There was, however, a very strong rivalry between the two faiths in Armenia before Christianity emerged triumphant.
However, Armenians were intermittently persecuted by Sassanid Persia along with the Syriacs, after both people largely converted to Christianity in the 4th century AD, because they were wrongly regarded as “fifth columns” of the Roman Empire, after it adopted Christianity, and which was the enemy of Persia. However, Armenian and Syriac Christians, were also persecuted by the Roman Empire, because they broke away in the 5th century from the official Chalcedonian Christianity practiced by the Roman state. Depending on the individual Sassanid emperor, the Christian subjects of Persia experienced both toleration and persecution.

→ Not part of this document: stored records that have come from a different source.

This is an optimization exercise on Yosys and OpenROAD, whose aim is small area, not a production implementation.
Only simulation tests tie the RTL to the original design; equivalence was not proved.
Power is estimated from default activity; no workload was simulated.

Design pc_decim, start of the top module:
module pc_decim (
    input  wire         clk,
    input  wire         rst,
    input  wire         cfg_we,
    input  wire [1:0]   cfg_ch,
    input  wire [31:0]  cfg_data,
    input  wire         mod_tick,
    input  wire [3:0]   mod_bits,
    output wire [3:0]   pc_valid,
    output wire [3:0]   pc_settled,
    output wire [127:0] pc_word
);
Size: about 6900 cells after synthesis, ~2500 flip-flops.
clock: 25.0 ns
lec_check: 0
abc_area: 1
cap_margin: 20
core_margin: 2
core_utilization: 50
cts_buf_list: sky130_fd_sc_hd__clkbuf_4 sky130_fd_sc_hd__clkbuf_8
cts_cluster_size: 30
place_density: 0.65
slew_margin: 20
run.sh (not shown) runs the stock make flow with config.mk's settings and CLKGATE_MAP_FILE= SYNTH_SCRIPT=/design/flow/synth_recipe.tcl, a recipe that flattens the netlist after the stock synthesis.
Edit:
- CTS_BUF_LIST: sky130_fd_sc_hd__clkbuf_4 sky130_fd_sc_hd__clkbuf_8 -> default
- CTS_CLUSTER_SIZE: 30 -> default
Outcome: The new run completed with no timing, DRC or antenna violations. Final area went down by 0.43%. Count of clock-buffer cells in the layout went down by 277. Global-route usage stays flat. Worst setup slack improved by 0.22 ns. Via count went down by 2.0%. Final cell count went down by 2.7%. Critical path depth is unchanged. Fmax went up by 0.97%. Routed wire length went down by 0.42%.

Another version of the RTL of pc_decim (not shown whole).
For scale: roughly 5400 cells after synthesis, roughly 180 I/O pins.
Settings: LEC_CHECK=0, ABC_AREA=1, CAP_MARGIN=20, CORE_MARGIN=2, CORE_UTILIZATION=50, PLACE_DENSITY=0.65, SLEW_MARGIN=20; clock period 25.0 ns.
standard.sh (not shown) runs the stock make flow with config.mk's settings and CLKGATE_MAP_FILE= SYNTH_SCRIPT=/design/flow/synth_recipe.tcl, a recipe that flattens the netlist after the stock synthesis.
==> flow/flow/run.sh <==
#!/bin/bash
# The standard layout (standard.sh), with these changes to how it is made:
#  - after the standard synthesis (bash standard.sh synth, unchanged), the
#    full adders' polarities are chosen again to need fewer inverters
#    (fapol.py), and the combinational logic between the flip-flops and
#    full adders is mapped again for area with ABC (remap.tcl, remap.abc);
#    the flip-flops keep their cells and names;
#  - clock tree synthesis adds no dummy loads and puts up to 18 flip-flops
#    within 80 um under each clkbuf_8 leaf buffer;
#  - every input and output port still gets its own buffer, a buf_1.
# Logs: make's output in synth.log and layout.log, fapol.py's in fapol.log,
# yosys's in remap.log; each ORFS step's log is under orfs/logs/.
set -euo pipefail
here=$(pwd)
res=$here/orfs/results/$FLOW_PLATFORM/pc_decim/base
bash standard.sh synth > synth.log 2>&1
cp $res/1_2_yosys.v $here/standard_1_2_yosys.v
python3 flow/fapol.py $here/standard_1_2_yosys.v $here/fapol.v > fapol.log 2>&1
export REMAP_LIB=$FLOW_HOME/platforms/sky130hd/lib/sky130_fd_sc_hd__tt_025C_1v80.lib
export REMAP_IN=$here/fapol.v
export REMAP_OUT=$here/remap.v
export REMAP_SCRIPT=$here/flow/remap.abc
export REMAP_KEEP="$(grep -oE 'sky130_fd_sc_hd__(df|edf|sdf|fa_|dl|conb)[a-z0-9_]*' $here/standard_1_2_yosys.v | sort -u | tr '\n' ' ')"
export REMAP_DONT_USE="$(make -s -C $FLOW_HOME DESIGN_CONFIG=$here/config.mk print-DONT_USE_CELLS 2>/dev/null | sed 's/^DONT_USE_CELLS: *//')"
yosys -c flow/remap.tcl > remap.log 2>&1
grep -q "sky130_fd_sc_hd__" remap.v
cp remap.v $res/1_2_yosys.v
rm -f $res/1_synth.odb $res/1_synth.sdc
export CTS_ARGS="-sink_clustering_enable -repair_clock_nets -dont_use_dummy_load -sink_clustering_size 10 -sink_clustering_max_diameter 50 -buf_list {sky130_fd_sc_hd__clkbuf_4}"
export BUFFER_PORTS_ARGS="-buffer_cell sky130_fd_sc_hd__buf_1"
bash standard.sh > layout.log 2>&1
Other scripts of this flow, unchanged in this note and not shown: flow/flow/fapol.py, flow/flow/remap.abc, flow/flow/remap.tcl
Edit:
--- a/flow/flow/run.sh
+++ b/flow/flow/run.sh
@@ -6,6 +6,6 @@
 #    full adders is mapped again for area with ABC (remap.tcl, remap.abc);
 #    the flip-flops keep their cells and names;
-#  - clock tree synthesis adds no dummy loads and puts up to 18 flip-flops
-#    within 80 um under each clkbuf_8 leaf buffer;
+#  - clock tree synthesis adds no dummy loads and puts up to 16 flip-flops
+#    within 70 um under each clkbuf_8 leaf buffer;
 #  - every input and output port still gets its own buffer, a buf_1.
 # Logs: make's output in synth.log and layout.log, fapol.py's in fapol.log,
@@ -28,4 +28,5 @@
 rm -f $res/1_synth.odb $res/1_synth.sdc
 export CTS_ARGS="-sink_clustering_enable -repair_clock_nets -dont_use_dummy_load -sink_clustering_size 10 -sink_clustering_max_diameter 50 -buf_list {sky130_fd_sc_hd__clkbuf_4}"
+export REMOVE_ABC_BUFFERS=1
 export BUFFER_PORTS_ARGS="-buffer_cell sky130_fd_sc_hd__buf_1"
 bash standard.sh > layout.log 2>&1
GPL_TIMING_DRIVEN = 0   (was default)
Result:
- setup slack loses 1.1 ns
- area after synthesis is unchanged
- non-clock buffer count drops by 54
- core utilization is lower by 0.17 points
- cell count drops slightly
- design area fell slightly
- clock-buffer cell count fell by 1
Edit:
--- a/flow/flow/run.sh
+++ b/flow/flow/run.sh
@@ -6,6 +6,6 @@
 #    full adders is mapped again for area with ABC (remap.tcl, remap.abc);
 #    the flip-flops keep their cells and names;
-#  - clock tree synthesis adds no dummy loads and puts up to 16 flip-flops
-#    within 70 um under each clkbuf_8 leaf buffer;
+#  - clock tree synthesis adds no dummy loads and puts up to 18 flip-flops
+#    within 80 um under each clkbuf_8 leaf buffer;
 #  - every input and output port still gets its own buffer, a buf_1.
 # Logs: make's output in synth.log and layout.log, fapol.py's in fapol.log,
@@ -27,6 +27,5 @@
 cp remap.v $res/1_2_yosys.v
 rm -f $res/1_synth.odb $res/1_synth.sdc
-export CTS_ARGS="-sink_clustering_enable -repair_clock_nets -dont_use_dummy_load -sink_clustering_size 10 -sink_clustering_max_diameter 50 -buf_list {sky130_fd_sc_hd__clkbuf_4}"
-export REMOVE_ABC_BUFFERS=1
+export CTS_ARGS="-sink_clustering_enable -repair_clock_nets -dont_use_dummy_load -sink_clustering_size 16 -sink_clustering_max_diameter 70 -buf_list {sky130_fd_sc_hd__clkbuf_8}"
 export BUFFER_PORTS_ARGS="-buffer_cell sky130_fd_sc_hd__buf_1"
 bash standard.sh > layout.log 2>&1
GPL_TIMING_DRIVEN = default   (was 0)
=> The changed run finished with timing, DRC and antenna clean; non-clock buffer count rises by 54; hold slack is about the same; power rises slightly; maximum frequency rises by a few percent; worst setup slack improved by 1.4 ns.
Edit:
GPL_TIMING_DRIVEN = 0   (was default)
Result:
- The new run completed without violations
- via count hardly moves
- setup slack is worse by 1.5 ns
- routed wire length came out lower by 0.64%
Edit:
--- a/flow/flow/run.sh
+++ b/flow/flow/run.sh
@@ -6,6 +6,6 @@
 #    full adders is mapped again for area with ABC (remap.tcl, remap.abc);
 #    the flip-flops keep their cells and names;
-#  - clock tree synthesis adds no dummy loads and puts up to 18 flip-flops
-#    within 80 um under each clkbuf_8 leaf buffer;
+#  - clock tree synthesis adds no dummy loads and puts up to 16 flip-flops
+#    within 70 um under each clkbuf_8 leaf buffer;
 #  - every input and output port still gets its own buffer, a buf_1.
 # Logs: make's output in synth.log and layout.log, fapol.py's in fapol.log,
CAP_MARGIN = 0   (was 20)
GPL_TIMING_DRIVEN = default   (was 0)
SLEW_MARGIN = 0   (was 20)
Critical path depth decreases by 2.
Synthesized area stays the same.
Non-clock buffer count decreases by 48.
Fmax increases by a few percent.

Setup of try-delta:
pc_decim again, from the RTL that the note above started with.
clock: 25.0 ns
lec_check: 0
abc_area: 1
cap_margin: 20
core_margin: 2
core_utilization: 50
place_density: 0.65
slew_margin: 20
==> flow/flow/run.sh <==
#!/bin/bash
# The standard layout (standard.sh), with these changes to how it is made:
#  - after the standard synthesis (bash standard.sh synth, unchanged), the
#    full adders' polarities are chosen again to need fewer inverters
#    (fapol.py), and the combinational logic between the flip-flops and
#    full adders is mapped again for area with ABC (remap.tcl, remap.abc);
#    the flip-flops keep their cells and names;
#  - clock tree synthesis adds no dummy loads and puts up to 16 flip-flops
#    within 70 um under each clkbuf_8 leaf buffer;
#  - every input and output port still gets its own buffer, a buf_1.
# Logs: make's output in synth.log and layout.log, fapol.py's in fapol.log,
# yosys's in remap.log; each ORFS step's log is under orfs/logs/.
set -euo pipefail
here=$(pwd)
res=$here/orfs/results/$FLOW_PLATFORM/pc_decim/base
bash standard.sh synth > synth.log 2>&1
cp $res/1_2_yosys.v $here/standard_1_2_yosys.v
python3 flow/fapol.py $here/standard_1_2_yosys.v $here/fapol.v > fapol.log 2>&1
export REMAP_LIB=$FLOW_HOME/platforms/sky130hd/lib/sky130_fd_sc_hd__tt_025C_1v80.lib
export REMAP_IN=$here/fapol.v
export REMAP_OUT=$here/remap.v
export REMAP_SCRIPT=$here/flow/remap.abc
export REMAP_KEEP="$(grep -oE 'sky130_fd_sc_hd__(df|edf|sdf|fa_|dl|conb)[a-z0-9_]*' $here/standard_1_2_yosys.v | sort -u | tr '\n' ' ')"
export REMAP_DONT_USE="$(make -s -C $FLOW_HOME DESIGN_CONFIG=$here/config.mk print-DONT_USE_CELLS 2>/dev/null | sed 's/^DONT_USE_CELLS: *//')"
yosys -c flow/remap.tcl > remap.log 2>&1
grep -q "sky130_fd_sc_hd__" remap.v
cp remap.v $res/1_2_yosys.v
rm -f $res/1_synth.odb $res/1_synth.sdc
export CTS_ARGS="-sink_clustering_enable -repair_clock_nets -dont_use_dummy_load -sink_clustering_size 16 -sink_clustering_max_diameter 70 -buf_list {sky130_fd_sc_hd__clkbuf_8}"
export BUFFER_PORTS_ARGS="-buffer_cell sky130_fd_sc_hd__buf_1"
bash standard.sh > layout.log 2>&1
Other scripts of this flow, unchanged in this note and not shown: flow/flow/fapol.py, flow/flow/remap.abc, flow/flow/remap.tcl
No stage failed in try-delta, and the final checks on the layout all came back clean.
Relative to try-delta, the following input files were edited for try-umber:
Settings: GPL_TIMING_DRIVEN newly set to 0.
--- a/flow/flow/run.sh
+++ b/flow/flow/run.sh
@@ -29,0 +30 @@
+export REMOVE_ABC_BUFFERS=1
Notes after the runs:
Compared with try-delta, try-umber shows a higher sequential share of layout area.
[compare] base=try-delta new=try-umber: fmax lost 1.9 MHz; wire length lost 1200 um.
For try-umber, the critical-path cell with the highest stage delay was sky130_fd_sc_hd__a211oi_1, unlike try-delta, where it was sky130_fd_sc_hd__nor4_1.
Here is what was changed in the inputs of try-willow compared with try-umber.
Settings: CORE_UTILIZATION now 70, was 50; PLACE_DENSITY now 0.85, was 0.65.
--- a/flow/flow/run.sh
+++ b/flow/flow/run.sh
@@ -8,2 +8,2 @@
-#  - clock tree synthesis adds no dummy loads and puts up to 16 flip-flops
-#    within 70 um under each clkbuf_8 leaf buffer;
+#  - clock tree synthesis adds no dummy loads and puts up to 18 flip-flops
+#    within 80 um under each clkbuf_8 leaf buffer;
@@ -30 +29,0 @@
-export REMOVE_ABC_BUFFERS=1
Results
Diff try-umber -> try-willow: TritonCTS sink count was more or less identical; number of filler cells placed in the layout went down by 6,145; global-route usage over all layers went up by 9.4 points; final-layout worst hold slack was more or less identical; wire length went up by about 7%. In try-willow the routed via count turned out 1,739 higher than in try-umber. try-umber → try-willow: die area has decreased, post-route clock period utilization went up by 0.35 points, register-to-register slack shrank by 60 ps.
#### Input delta (try-garnet over try-willow)
Settings: swapping 70 for 50 in CORE_UTILIZATION; clearing GPL_TIMING_DRIVEN, which used to be 0; swapping 0.85 for 0.65 in PLACE_DENSITY.
--- a/flow/flow/run.sh
+++ b/flow/flow/run.sh
@@ -29 +29 @@
-export CTS_ARGS="-sink_clustering_enable -repair_clock_nets -dont_use_dummy_load -sink_clustering_size 16 -sink_clustering_max_diameter 70 -buf_list {sky130_fd_sc_hd__clkbuf_8}"
+export CTS_ARGS="-sink_clustering_enable -repair_clock_nets -dont_use_dummy_load -sink_clustering_size 18 -sink_clustering_max_diameter 80 -buf_list {sky130_fd_sc_hd__clkbuf_8}"
Notes after the runs:
- Flop-to-flop setup slack on try-garnet is ahead of try-willow.
- As far as number of maximum-capacitance violations is concerned, try-willow and try-garnet perform about the same.
- Measured against try-willow, the depth of the worst register-to-register path of try-garnet comes out at 0.947 times the reference value.
- Final non-filler cell total grows by a few percent when moving from try-willow to try-garnet.
- [diff] number of vias after detailed routing, try-garnet relative to try-willow: improvement
- Density: try-garnet sparser than try-willow
- In the tables for try-garnet and try-willow, initial core utilization reads lower with try-garnet.
- On met3 capacity usage during global routing: try-garnet sits below try-willow.
The inputs of try-fjord differ from those of try-garnet as listed below.
Settings: GPL_TIMING_DRIVEN now 0, previously not set.
--- a/flow/flow/run.sh
+++ b/flow/flow/run.sh
@@ -8,2 +8,2 @@
-#  - clock tree synthesis adds no dummy loads and puts up to 18 flip-flops
-#    within 80 um under each clkbuf_8 leaf buffer;
+#  - clock tree synthesis adds no dummy loads and puts up to 16 flip-flops
+#    within 70 um under each clkbuf_8 leaf buffer;
@@ -29 +29,2 @@
-export CTS_ARGS="-sink_clustering_enable -repair_clock_nets -dont_use_dummy_load -sink_clustering_size 18 -sink_clustering_max_diameter 80 -buf_list {sky130_fd_sc_hd__clkbuf_8}"
+export CTS_ARGS="-sink_clustering_enable -repair_clock_nets -dont_use_dummy_load -sink_clustering_size 16 -sink_clustering_max_diameter 70 -buf_list {sky130_fd_sc_hd__clkbuf_8}"
+export REMOVE_ABC_BUFFERS=1
Results
try-fjord leaves less setup margin than try-garnet.
Summary of try-fjord over try-garnet: critical path depth has increased, share of power burned in combinational logic decreased 0.2 points, shortest period the worst path allows rose by 860 ps.

## what the ideal ports hide
In the flow no input, the clock included, has a driving cell. The finished layouts below were timed again as built, in two steps. Step 1, drivers: a clkbuf_16 drives clk and a buf_2 each remaining input, both assumed. Step 2 moves the port delays by t, midway between the first and last clock arrival at a register: inputs arrive t later, outputs are due t later. That takes back most of the time a late clock gives input paths. Three values: ideal, step 1, step 2; two values: the first two.
run	shift t [ns]	slack for setup (ns)	hold WS [ns]
the first run of note 1	1.086	1.930 / 1.853 / 2.939	0.256 / 0.256 / 0.256
the second run of note 1	0.924	2.151 / 2.071 / 2.995	0.282 / 0.282 / 0.282
the first run of note 2	1.244	2.975 / 2.905 / 4.149	0.257 / 0.257 / 0.257
the second run of note 2	1.274	1.886 / 1.814 / 3.088	0.242 / 0.242 / 0.242
the third run of note 2	0.938	3.254 / 3.183 / 4.121	0.239 / 0.239 / 0.239
the fourth run of note 2	0.944	1.729 / 1.656 / 2.600	0.232 / 0.232 / 0.232
the fifth run of note 2	0.956	3.248 / 3.176 / 4.133	0.236 / 0.236 / 0.236
try-delta	0.938	3.254 / 3.183 / 4.121	0.239 / 0.239 / 0.239
try-umber	0.952	2.336 / 2.264 / 3.215	0.261 / 0.261 / 0.261
try-willow	0.948	2.248 / 2.175 / 3.124	0.260 / 0.260 / 0.260
try-garnet	0.939	3.192 / 3.127 / 4.066	0.265 / 0.265 / 0.265
try-fjord	0.952	2.336 / 2.264 / 3.215	0.261 / 0.261 / 0.261
After both steps setup and hold are still met in every run listed.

You don’t know the meaning of persecution if you think the Armenian Church is currently being persecuted in Armenia. Successive post-Soviet leaders in Armenia have considered it and courted it (and pandered to it agendas) as an essential ally. Pashinyan’s current tantrum against parts of it has not changed the fact that active support from the Church is still seen as a requirement for maintaining and legitimising power in Armenia.
@Steven Sim
Pashinyan is of course persecuting the Armenian Apostolic Church. He no longer needs, seeks and relies on the support of the Church. Especially so, after he gained control of the legislature, planted his supporters in the bureaucracy, in all Armenian state institutions, including the Presidency and especially in the judiciary, which he uses as a weapon against his opponents, including against the clergy who oppose his misrule and his neverending appeasement of Azerbaijan. No Armenian leader in an independent Armenia has attacked, questioned and hounded the Armenian Apostolic Church, until Pashinyan came to power. He showed his true face, after he gained control of all the levers of power and was challenged for his misdeeds. Pashinyan has not only surpassed his predecessors in authoritarianism, he has crossed all lines. He doesn’t want any challenge and any opponents to himself. And this means neutralizing any opponents and institutions, including the Armenian Apostolic Church. Simple as that.